▸ **Exercise details**
Return, word for word, the lines of the listing below from the one with "clkbuf_4: 18" through the one with "Power grew 45%.", and no other lines.

▸ **Dataset records**
**src/rtl/ff_pkg.sv**
```systemverilog
package ff_pkg;
  localparam int FLAG_N      = 3;
  localparam int FLAG_UNDER  = 0;
  localparam int FLAG_RX_OVR = 1;
  localparam int FLAG_TX_OVR = 2;

  typedef enum logic {CNT_FILLED = 1'b0, CNT_FREE = 1'b1} lvl_mode_e;
endpackage

```
**src/rtl/ff_sfifo.sv**
```systemverilog
module ff_sfifo #(
  parameter int W     = 16,
  parameter int DEPTH = 8,
  localparam int AW   = (DEPTH > 1) ? $clog2(DEPTH) : 1,
  localparam int CW   = $clog2(DEPTH + 1)
) (
  input  logic          clk,
  input  logic          rst,
  input  logic          clr,
  input  logic          push,
  input  logic [W-1:0]  push_data,
  input  logic          pop,
  output logic [W-1:0]  pop_data,
  output logic [CW-1:0] count,
  output logic [CW-1:0] count_nxt,
  output logic          push_drop,
  output logic          pop_empty
);
  logic [W-1:0]  mem [DEPTH];
  logic [AW-1:0] wp, rp;
  logic          full, empty, do_push, do_pop;

  assign full      = (count == CW'(DEPTH));
  assign empty     = (count == '0);
  assign do_push   = push & ~clr & ~full;
  assign do_pop    = pop & ~clr & ~empty;
  assign push_drop = push & ~clr & full;
  assign pop_empty = pop & empty;

  always_comb begin
    if (clr) count_nxt = '0;
    else begin
      case ({do_push, do_pop})
        2'b10:   count_nxt = count + CW'(1);
        2'b01:   count_nxt = count - CW'(1);
        default: count_nxt = count;
      endcase
    end
  end

  // storage without reset so it maps onto block RAM
  always_ff @(posedge clk) begin
    if (do_push) mem[wp] <= push_data;
  end

  always_ff @(posedge clk) begin
    if (rst) begin
      wp       <= '0;
      rp       <= '0;
      count    <= '0;
      pop_data <= '0;
    end else begin
      count <= count_nxt;
      if (clr) begin
        wp <= '0;
        rp <= '0;
      end else begin
        if (do_push) wp <= (wp == AW'(DEPTH - 1)) ? '0 : wp + AW'(1);
        if (do_pop)  rp <= (rp == AW'(DEPTH - 1)) ? '0 : rp + AW'(1);
      end
      if (pop) pop_data <= do_pop ? mem[rp] : '0;
    end
  end
endmodule

```
**src/rtl/ff_dma_req.sv**
```systemverilog
module ff_dma_req
  import ff_pkg::*;
#(
  parameter int        DEPTH = 8,
  parameter lvl_mode_e MODE  = CNT_FILLED,
  localparam int LW = (DEPTH > 1) ? $clog2(DEPTH) : 1,
  localparam int CW = $clog2(DEPTH + 1)
) (
  input  logic          clk,
  input  logic          rst,
  input  logic [CW-1:0] count_nxt,
  input  logic [LW-1:0] lvl,
  input  logic          en,
  output logic          req
);
  logic [CW-1:0] metric;
  logic [CW-1:0] thr;

  assign thr = CW'(lvl) + CW'(1);

  generate
    if (MODE == CNT_FREE) begin : g_free
      assign metric = CW'(DEPTH) - count_nxt;
    end else begin : g_filled
      assign metric = count_nxt;
    end
  endgenerate

  always_ff @(posedge clk) begin
    if (rst) req <= 1'b0;
    else     req <= en && (metric >= thr);
  end
endmodule

```
**src/rtl/ff_sticky.sv**
```systemverilog
module ff_sticky #(
  parameter int N = 3
) (
  input  logic         clk,
  input  logic         rst,
  input  logic [N-1:0] set,
  input  logic [N-1:0] clr,
  output logic [N-1:0] q
);
  generate
    for (genvar i = 0; i < N; i++) begin : g_bit
      always_ff @(posedge clk) begin
        if (rst)         q[i] <= 1'b0;
        else if (set[i]) q[i] <= 1'b1;
        else if (clr[i]) q[i] <= 1'b0;
      end
    end
  endgenerate
endmodule

```
**src/rtl/ff_fifo_pair.sv**
```systemverilog
module ff_fifo_pair
  import ff_pkg::*;
#(
  parameter int DATA_W = 16,
  parameter int DEPTH  = 8,
  localparam int LW    = (DEPTH > 1) ? $clog2(DEPTH) : 1,
  localparam int CW    = $clog2(DEPTH + 1)
) (
  input  logic              clk,
  input  logic              rst,
  input  logic              cfg_we,
  input  logic [LW-1:0]     cfg_tx_lvl,
  input  logic [LW-1:0]     cfg_rx_lvl,
  input  logic              tx_dma_en,
  input  logic              rx_dma_en,
  input  logic              tx_clr,
  input  logic              rx_clr,
  input  logic [FLAG_N-1:0] flag_clr,
  input  logic              host_tx_push,
  input  logic [DATA_W-1:0] host_tx_data,
  input  logic              host_rx_pop,
  output logic [DATA_W-1:0] host_rx_data,
  input  logic              eng_tx_pop,
  output logic [DATA_W-1:0] eng_tx_data,
  input  logic              eng_rx_push,
  input  logic [DATA_W-1:0] eng_rx_data,
  output logic [CW-1:0]     tx_count,
  output logic [CW-1:0]     rx_count,
  output logic              tx_dma_req,
  output logic              rx_dma_req,
  output logic [FLAG_N-1:0] err_flags
);
  logic [LW-1:0]     tx_lvl_q, rx_lvl_q;
  logic [CW-1:0]     tx_cnt_nxt, rx_cnt_nxt;
  logic              tx_drop, tx_under, rx_drop, rx_under_unused;
  logic [FLAG_N-1:0] flag_set;

  // threshold codes, default is the deepest setting
  always_ff @(posedge clk) begin
    if (rst) begin
      tx_lvl_q <= LW'(DEPTH - 1);
      rx_lvl_q <= LW'(DEPTH - 1);
    end else if (cfg_we) begin
      tx_lvl_q <= cfg_tx_lvl;
      rx_lvl_q <= cfg_rx_lvl;
    end
  end

  ff_sfifo #(.W(DATA_W), .DEPTH(DEPTH)) u_tx_fifo (
    .clk(clk), .rst(rst), .clr(tx_clr),
    .push(host_tx_push), .push_data(host_tx_data),
    .pop(eng_tx_pop), .pop_data(eng_tx_data),
    .count(tx_count), .count_nxt(tx_cnt_nxt),
    .push_drop(tx_drop), .pop_empty(tx_under)
  );

  ff_sfifo #(.W(DATA_W), .DEPTH(DEPTH)) u_rx_fifo (
    .clk(clk), .rst(rst), .clr(rx_clr),
    .push(eng_rx_push), .push_data(eng_rx_data),
    .pop(host_rx_pop), .pop_data(host_rx_data),
    .count(rx_count), .count_nxt(rx_cnt_nxt),
    .push_drop(rx_drop), .pop_empty(rx_under_unused)
  );

  ff_dma_req #(.DEPTH(DEPTH), .MODE(CNT_FREE)) u_tx_req (
    .clk(clk), .rst(rst), .count_nxt(tx_cnt_nxt),
    .lvl(tx_lvl_q), .en(tx_dma_en), .req(tx_dma_req)
  );

  ff_dma_req #(.DEPTH(DEPTH), .MODE(CNT_FILLED)) u_rx_req (
    .clk(clk), .rst(rst), .count_nxt(rx_cnt_nxt),
    .lvl(rx_lvl_q), .en(rx_dma_en), .req(rx_dma_req)
  );

  always_comb begin
    flag_set              = '0;
    flag_set[FLAG_UNDER]  = tx_under;
    flag_set[FLAG_RX_OVR] = rx_drop;
    flag_set[FLAG_TX_OVR] = tx_drop;
  end

  ff_sticky #(.N(FLAG_N)) u_flags (
    .clk(clk), .rst(rst), .set(flag_set), .clr(flag_clr), .q(err_flags)
  );
endmodule

```
**config.mk**
```make
export PLATFORM = sky130hd
export DESIGN_NAME = ff_fifo_pair
export DESIGN_NICKNAME = d
export VERILOG_FILES = /design/src/rtl/ff_pkg.sv /design/src/rtl/ff_sfifo.sv /design/src/rtl/ff_dma_req.sv /design/src/rtl/ff_sticky.sv /design/src/rtl/ff_fifo_pair.sv
export SDC_FILE = /design/constraint.sdc
export NUM_CORES = 1
export LEC_CHECK = 0
export ABC_AREA = 1
export BUFFER_PORTS_ARGS = -buffer_cell sky130_fd_sc_hd__buf_2
export CORE_ASPECT_RATIO = 0.7
export CORE_UTILIZATION = 60
export CTS_BUF_LIST = sky130_fd_sc_hd__clkbuf_4 sky130_fd_sc_hd__clkbuf_8
export DETAILED_ROUTE_END_ITERATION = 6
export HOLD_SLACK_MARGIN = 0.02
export PLACE_DENSITY_LB_ADDON = 0.05
export SLEW_MARGIN = 20
export SYNTH_ARGS = -nofsm -noshare
export SYNTH_HDL_FRONTEND = slang
export SYNTH_SLANG_ARGS = --single-unit
```
**constraint.sdc**
```tcl
create_clock -name clk -period 4.6 [get_ports clk]
set_clock_uncertainty 0.15 [all_clocks]
set_input_delay 0.92 -clock clk [delete_from_list [all_inputs] [get_ports clk]]
set_output_delay 0.92 -clock clk [all_outputs]
set_load 0.005 [all_outputs]
```
==> results.sh, run 1 <==
export IMPL_status="finished, final reports clean"
export IMPL_vias_per_cell=5.642
export IMPL_synthCells=1111
export IMPL_wl_per_cell_um=18.21
export IMPL_die_area_mm2=0.02244
export IMPL_crit_required_ns=4.89
export IMPL_maxCapViolCount=0
export IMPL_hpwlAfterDp_um=15650
export IMPL_r2r_start="u_tx_fifo.count[2]"
export IMPL_ys_types=33
export IMPL_rrSetupSlack_ns=1.30
export IMPL_synthesis_area_mm2=0.01310
export IMPL_numCtsBuffers=48
export IMPL_synth_simple_area_share_pct=12.24
export IMPL_r2r_end="u_tx_req.req"
export IMPL_ios=97
export IMPL_yosys_warnings=0
export IMPL_holdBufCountCts=0
export IMPL_synth_top_family_by_area="simple AND/OR/NAND/NOR gates"
export IMPL_worst_slack_ns=1.169
export IMPL_min_path_type="reg -> reg"
export IMPL_die_y_um=125.6
export IMPL_first_pass_iters=6
export IMPL_ctsResizeCount=0
export IMPL_max_freq_mhz=291.5
export IMPL_die_w_um=178.6
export IMPL_rsz0062_at_grt="false"
export IMPL_seq_area_mm2=0.009076
export IMPL_n_fill_cell=1567
export IMPL_cts_clk_slew_worst_paths_ns=0.06
export IMPL_num_vias=8672
export IMPL_maxSlewViolCount=0
export IMPL_grt_pass1_vias=8164
export IMPL_period_share_pct=74.59
export IMPL_wirelength_um=27990
export IMPL_slew_limit_headroom_pct=25.72
export IMPL_grt_max_degree=65
export IMPL_path_max_fanout=22
export IMPL_io_buffers=96
export IMPL_seq_area_frac_synth_pct=69.23
export IMPL_hold_path_end="u_flags.q[1]"
export IMPL_rows=44
export IMPL_hold_viol=0
export IMPL_setup_tns_ns=0
export IMPL_core_area_mm2=0.02109
export IMPL_worstMarginPinSlew_ns=1.114
export IMPL_fin_nets=1301
export IMPL_p_per_area_mw_per_mm2=399.8
export IMPL_cts_max_path_buffers=3
export IMPL_drive_gt1_share_pct=17.68
export IMPL_synthAdderAreaFrac_pct=2.541
export IMPL_synth_seq_cells=325
export IMPL_post_place_ws_ns=0.6383
export IMPL_peakVddDrop_mv=0.2139
export IMPL_drc_errors=0
export IMPL_postRouteAntennaNets=0
export IMPL_hold_start="u_flags.q[1]"
export IMPL_clkSinkCount=325
export IMPL_syn_area_per_cell_um2=11.79
export IMPL_end_kind="flop"
export IMPL_multi_input_area_mm2=0.003467
export IMPL_synth_compound_area_share_pct=11.17
export IMPL_cts_tree="built"
export IMPL_synth_xor_area_share_pct=0.4680
export IMPL_clockRootBuffer="clkbuf_8"
export IMPL_gp_congestion=0.8446
export IMPL_clock_latency_ns=0.55
export IMPL_syn_nets=1189
export IMPL_setup_viol=0
export IMPL_min_path_cells=2
export IMPL_r2r_cells=19
export IMPL_worstPathArrival_ns=3.72
export IMPL_grt_ovfl_total=0
export IMPL_grt_pass1_wl_um=43990
export IMPL_cts_setup_buffers=0
export IMPL_syn2layout_area_growth_pct=12.20
export IMPL_start_util_pct=62.13
export IMPL_htreeDepth=2
export IMPL_grt_util_all_layers_pct=25.73
export IMPL_finalCriticalPeriod_ns=3.431
export IMPL_diodes=0
export IMPL_leakagePower_nw=5.394
export IMPL_cp_start_kind="primary input"
export IMPL_synth_mux_area_share_pct=0
export IMPL_drtIter0Drc=974
export IMPL_crit_type="in -> reg"
export IMPL_antenna_found_initial=1
## layer usage
| metal | routed length [um] | GRT usage (%) | share of wire [%] |
|---|---|---|---|
| met5 | 0 | 0 | 0 |
| met4 | 417 | 6.630 | 1.5 |
| met3 | 2464 | 5.676 | 8.8 |
| met2 | 11950 | 36.59 | 43 |
| met1 | 13160 | 40.16 | 47 |
## worst max-delay path, cell delays in order
cell and delay (ns):
buf_2 0.11, inv_2 0.34, nor3_4 0.09, buf_4 0.26, ha_1 0.38, inv_1 0.10, o21ai_0 0.42, ha_1 0.33
ha_1 0.32, inv_1 0.06, nor2_1 0.04, o211ai_1 0.15, nand3_1 0.09, nand3_1 0.07, inv_1 0.04
## where the power goes
| part | internal (W) | switching, W |
|---|---|---|
| sequential | 0.00321 | 0.0000211 |
| combinational | 0.000106 | 0.000199 |
| clock | 0.00127 | 0.00107 |
| total | 0.00458 | 0.00129 |
## layout make-up
| class | count | share of cell area [%] |
|---|---|---|
| timing repair buffer | 120 | 4.495 |
| sequential | 325 | 61.75 |
| tap | 276 | 2.350 |
| clock buffer | 68 | 5.601 |
| multi-input combinational | 679 | 23.59 |
| clock inverter | 20 | 0.9620 |
| inverter | 49 | 1.251 |
## cell families (layout without fill, tap and decap cells)
| group | Yosys count | after routing |
|---|---|---|
| buffers and inverters | 107 | 257 |
| AND/OR/NAND/NOR | 389 | 389 |
| AO/OA/AOI/OAI | 257 | 257 |
| XOR/XNOR | 7 | 7 |
| adder cells (fa/ha/maj) | 26 | 26 |
| flip-flops | 325 | 325 |
## worst max path at each step
| stage | from | end | slack [ns] | cells after the start |
|---|---|---|---|---|
| 6_report | eng_tx_pop | u_tx_req.req | 1.17 | 15 |
| 5_1_grt | u_tx_fifo.count[1] | u_tx_req.req | 0.93 | 19 |
| 4_1_cts | eng_tx_pop | u_tx_req.req | 1.22 | 15 |
| 3_5_place_dp | eng_tx_pop | u_tx_req.req | 0.64 | 15 |
| 3_3_place_gp | eng_tx_pop | u_tx_req.req | 0.80 | 15 |
| 2_1_floorplan | eng_tx_pop | u_tx_req.req | 1.10 | 19 |
## synth_stat cells
cell / count / area, um^2
or2_2: 1 / 6.260
buf_12: 1 / 20.02
xnor2_1: 5 / 43.79
clkbuf_2: 3 / 15.01
a22oi_1: 1 / 7.510
nor2_1: 228 / 855.8
nand3_2: 1 / 10.01
o211ai_1: 66 / 495.5
xor2_1: 2 / 17.52
ha_1: 25 / 312.8
and3_1: 1 / 6.260
nor4_1: 1 / 6.260
a21oi_1: 48 / 240.2
dfxtp_1: 69 / 1381
nor2_2: 11 / 68.82
nor3b_1: 2 / 15.01
nand2_1: 81 / 304.0
nor3_1: 3 / 15.01
buf_2: 25 / 125.1
clkbuf_1: 11 / 41.29
buf_8: 2 / 30.03
inv_2: 4 / 15.01
nand3_1: 55 / 275.3
o21ai_1: 37 / 185.2
nand4_1: 4 / 25.02
a211oi_1: 4 / 30.03
o21ai_0: 101 / 505.5
edfxtp_1: 256 / 7687
fa_1: 1 / 20.02
nor3_4: 1 / 16.27
buf_4: 7 / 52.55
buf_6: 9 / 101.4
inv_1: 45 / 168.9
## stage by stage
step                      utilization (%)  area [um^2]  power (W)  hold slack, ns  instances
after floorplan                         -        13100   0.003479          0.3053       1111
after global placement              65.12        13730   0.003582          0.3017       1449
after detailed placement            65.12        13730   0.003594          0.3035       1449
after CTS                           69.70        14700   0.005913          0.3127       1537
after global routing                69.71        14700   0.006089          0.3368       1537
final                               69.71        14700   0.005876          0.3109       1537
## state kept, by name (all words and copies together), names as in the netlist, named ones only
register / flops
u_rx_fifo.mem: 128
u_tx_fifo.mem: 128
u_rx_fifo.pop_data: 16
u_tx_fifo.pop_data: 16
u_rx_fifo.count: 4
u_tx_fifo.count: 4
rx_lvl_q: 3
tx_lvl_q: 3
u_flags.q: 3
u_rx_fifo.rp: 3
u_rx_fifo.wp: 3
u_tx_fifo.rp: 3
u_tx_fifo.wp: 3
u_rx_req.req: 1
u_tx_req.req: 1
## cell usage in the layout, fill, tap and decap left out, types with 2 or more instances in the layout
master / instances
o21ai_0: 101
o211ai_1: 66
nand4_1: 4
clkinv_1: 9
dfxtp_2: 3
clkbuf_4: 18
inv_2: 4
nand3_1: 55
a211oi_1: 4
clkinv_2: 8
dfxtp_1: 65
nand2_1: 81
buf_4: 24
edfxtp_1: 256
nor3b_1: 2
buf_2: 96
clkbuf_8: 50
xor2_1: 2
o21ai_1: 37
nor3_1: 3
xnor2_1: 5
nor2_2: 13
a21oi_1: 48
bufinv_16: 2
nor2_1: 226
inv_1: 45
ha_1: 25
Power figures use the tool's default switching activity.
==> inputs of run 2 (changes only) <==
Clock period 4.6 ns to 3.2 ns, I/O delays scaled along.
==> run 2 against run 1 <==
Power grew 45%. Critical path type is now reg -> reg. Worst setup slack lost 0.96 ns. Largest power group unchanged. Final cell count grew 1.3%.
==> results.sh, run 2 (same netlist as run 1, synthesis figures left out) <==
export IMPL_postRouteAntennaNets=0
export IMPL_ios=97
export IMPL_start_util_pct=62.13
export IMPL_swShare_pct=21.58
export IMPL_crit_type="reg -> reg"
export IMPL_combPwrFrac_pct=5.4
export IMPL_period_share_pct=93.46
export IMPL_layout_cells_non_filler=1557
export IMPL_r2r_end="u_rx_req.req"
export IMPL_dp_cells=1470
export IMPL_maxCapViolCount=0
export IMPL_cts_setup_buffers=0
export IMPL_gp_congestion=0.8393
export IMPL_r2r_cells=18
export IMPL_placed_area_mm2=0.01394
export IMPL_n_fill_cell=1527
export IMPL_syn2layout_area_growth_pct=14.22
export IMPL_crit_required_ns=3.49
export IMPL_first_pass_iters=4
export IMPL_hpwlAfterDp_um=16380
export IMPL_slowest_delay_ns=0.36
export IMPL_worstPathArrival_ns=3.28
export IMPL_num_vias=8714
export IMPL_largestRegisters="u_rx_fifo.mem (128), u_tx_fifo.mem (128)"
export IMPL_wl_per_cell_um=18.04
export IMPL_peakVddDrop_mv=0.3191
export IMPL_leakagePower_nw=5.529
export IMPL_worstMarginPinSlew_ns=0.8387
export IMPL_min_path_cells=3
export IMPL_intPower_w=0.006700
export IMPL_numCtsBuffers=47
export IMPL_htreeDepth=2
export IMPL_slew_limit_headroom_pct=44.03
export IMPL_worstPathCellList="nor2_2 > nand2_1 > nand3_1 > inv_1 > ha_1 > ha_1 > a21oi_1 > nand2_1 > xnor2_1 > nand2_1 > nand2_1 > nand2_1 > inv_1 > ha_1 > a21oi_1 > nand3_1 > nand3_1 > inv_1"
export IMPL_crit_top_cell="nand2_1"
export IMPL_drive_gt1_share_pct=19.28
export IMPL_cts_clk_slew_worst_paths_ns=0.07
export IMPL_fin_nets=1321
export IMPL_final_cell_mix="edfxtp_1 (256), nor2_1 (226), o21ai_0 (100)"
export IMPL_cts_tree="built"
export IMPL_power_switching_w=0.001844
export IMPL_mostFrequentLayoutCell="edfxtp_1"
export IMPL_wirelength_um=28090
export IMPL_worst_slack_ns=0.2093
export IMPL_seq_area_mm2=0.009075
export IMPL_finalCriticalPeriod_ns=2.991
export IMPL_end_kind="flop"
export IMPL_vias_per_cell=5.597
export IMPL_maxSlewViolCount=0
export IMPL_rows=44
export IMPL_cp_start_kind="flop"
export IMPL_max_freq_mhz=334.4
export IMPL_cts_max_path_buffers=3
export IMPL_grt_util_all_layers_pct=25.70
export IMPL_min_path_type="in -> reg"
export IMPL_grt_max_degree=65
export IMPL_drc_errors=0
export IMPL_rrSetupSlack_ns=0.21
export IMPL_ctsResizeCount=0
export IMPL_post_place_ws_ns=-0.1100
export IMPL_setup_viol=0
export IMPL_crit_path_top_delay_cell="dfxtp_1"
export IMPL_diodes=0
export IMPL_design_area_mm2=0.01496
export IMPL_multi_input_area_mm2=0.003492
export IMPL_core_area_mm2=0.02109
export IMPL_io_buffers=96
export IMPL_drtIter0Drc=731
export IMPL_crit_path_end="u_rx_req.req"
export IMPL_p_clk_share_pct=40.3
export IMPL_status="finished, final reports clean"
export IMPL_crit_start="u_rx_fifo.count[1]"
export IMPL_die_w_um=178.6
export IMPL_antenna_found_initial=1
export IMPL_setup_tns_ns=0
export IMPL_p_per_area_mw_per_mm2=571.0
export IMPL_utilization_pct=70.96
export IMPL_clock_latency_ns=0.55
export IMPL_hold_viol=0
export IMPL_holdBufCountCts=0
export IMPL_path_max_fanout=5
export IMPL_die_area_mm2=0.02244
export IMPL_grt_ovfl_total=0
export IMPL_die_y_um=125.6
export IMPL_grt_pass1_wl_um=44030
export IMPL_r2r_start="u_rx_fifo.count[1]"
export IMPL_clkSinkCount=325
export IMPL_clockRootBuffer="clkbuf_8"
export IMPL_grt_pass1_vias=8389
export IMPL_seqPwrFrac_pct=54.3
-- run 2: changes by cell type in the layout (fill, tap and decap cells not counted), moves of 2 or more --
cell	change
buf_12	+4
buf_4	+17
clkbuf_8	+5
clkinv_2	-4
dfxtp_2	+2
-- run 2: layout make-up --
cell class	instances	area share (%)
tap	276	2.308
timing repair buffer	141	5.803
clock buffer	72	5.912
multi-input combinational	679	23.34
clock inverter	15	0.7609
sequential	325	60.65
inverter	49	1.229
-- run 2: how the worst min path moves through the flow --
stage,startpoint,endpoint
finish,cfg_tx_lvl[0],tx_lvl_q[0]
global route,tx_dma_en,u_tx_req.req
CTS,cfg_tx_lvl[0],tx_lvl_q[0]
detailed placement,u_tx_fifo.pop_data[5],u_tx_fifo.pop_data[5]
global placement,u_rx_fifo.pop_data[6],u_rx_fifo.pop_data[6]
floorplan,rx_lvl_q[1],rx_lvl_q[1]
-- run 2: power groups by stage --
stage | Sequential, W | Clock, W | Combinational (W)
after floorplan | 0.00473 | 0 | 0.000274
after global placement | 0.00473 | 0 | 0.000442
after detailed placement | 0.00473 | 0 | 0.000455
after CTS | 0.00464 | 0.00350 | 0.000456
after global routing | 0.00464 | 0.00369 | 0.000519
final | 0.00464 | 0.00344 | 0.000460
-- run 2: worst max-delay path, delay by kind of cell, from the launching register on --
family,cells,cell delay (ns)
adders and majority gates,3,0.95
DFF,1,0.36
buffers and inverters,3,0.17
xor gates and xnor gates,1,0.14
AOI/OAI and AO/OA,2,0.31
and+or+nand+nor,9,0.81
-- run 2: routing by layer --
| layer | up-vias | GRT usage, % | routed length, um |
|---|---|---|---|
| li1 | 4225 | - | - |
| met1 | 4096 | 39.94 | 13400 |
| met2 | 342 | 37.19 | 12010 |
| met3 | 49 | 4.771 | 2242 |
| met4 | 2 | 7.228 | 438 |
| met5 | - | 0 | 8 |
-- run 2: through the flow --
step / hold WS (ns) / power, W
5_1_grt: 0.1489 / 0.008856
6_report: 0.1628 / 0.008545
3_3_place_gp: 0.3000 / 0.005170
4_1_cts: 0.1411 / 0.008596
2_1_floorplan: 0.3053 / 0.005001
3_5_place_dp: 0.3017 / 0.005183
==> inputs of run 3 (changes only) <==
Settings changed: SETUP_SLACK_MARGIN from default to 0.3.
==> run 3 against run 2 <==
Fmax grew 7.0%. Global-route usage up 0.31 points. Clock-buffer cell count grew 1.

▸ **Written reply**
clkbuf_4: 18
inv_2: 4
nand3_1: 55
a211oi_1: 4
clkinv_2: 8
dfxtp_1: 65
nand2_1: 81
buf_4: 24
edfxtp_1: 256
nor3b_1: 2
buf_2: 96
clkbuf_8: 50
xor2_1: 2
o21ai_1: 37
nor3_1: 3
xnor2_1: 5
nor2_2: 13
a21oi_1: 48
bufinv_16: 2
nor2_1: 226
inv_1: 45
ha_1: 25
Power figures use the tool's default switching activity.
==> inputs of run 2 (changes only) <==
Clock period 4.6 ns to 3.2 ns, I/O delays scaled along.
==> run 2 against run 1 <==
Power grew 45%. Critical path type is now reg -> reg. Worst setup slack lost 0.96 ns. Largest power group unchanged. Final cell count grew 1.3%.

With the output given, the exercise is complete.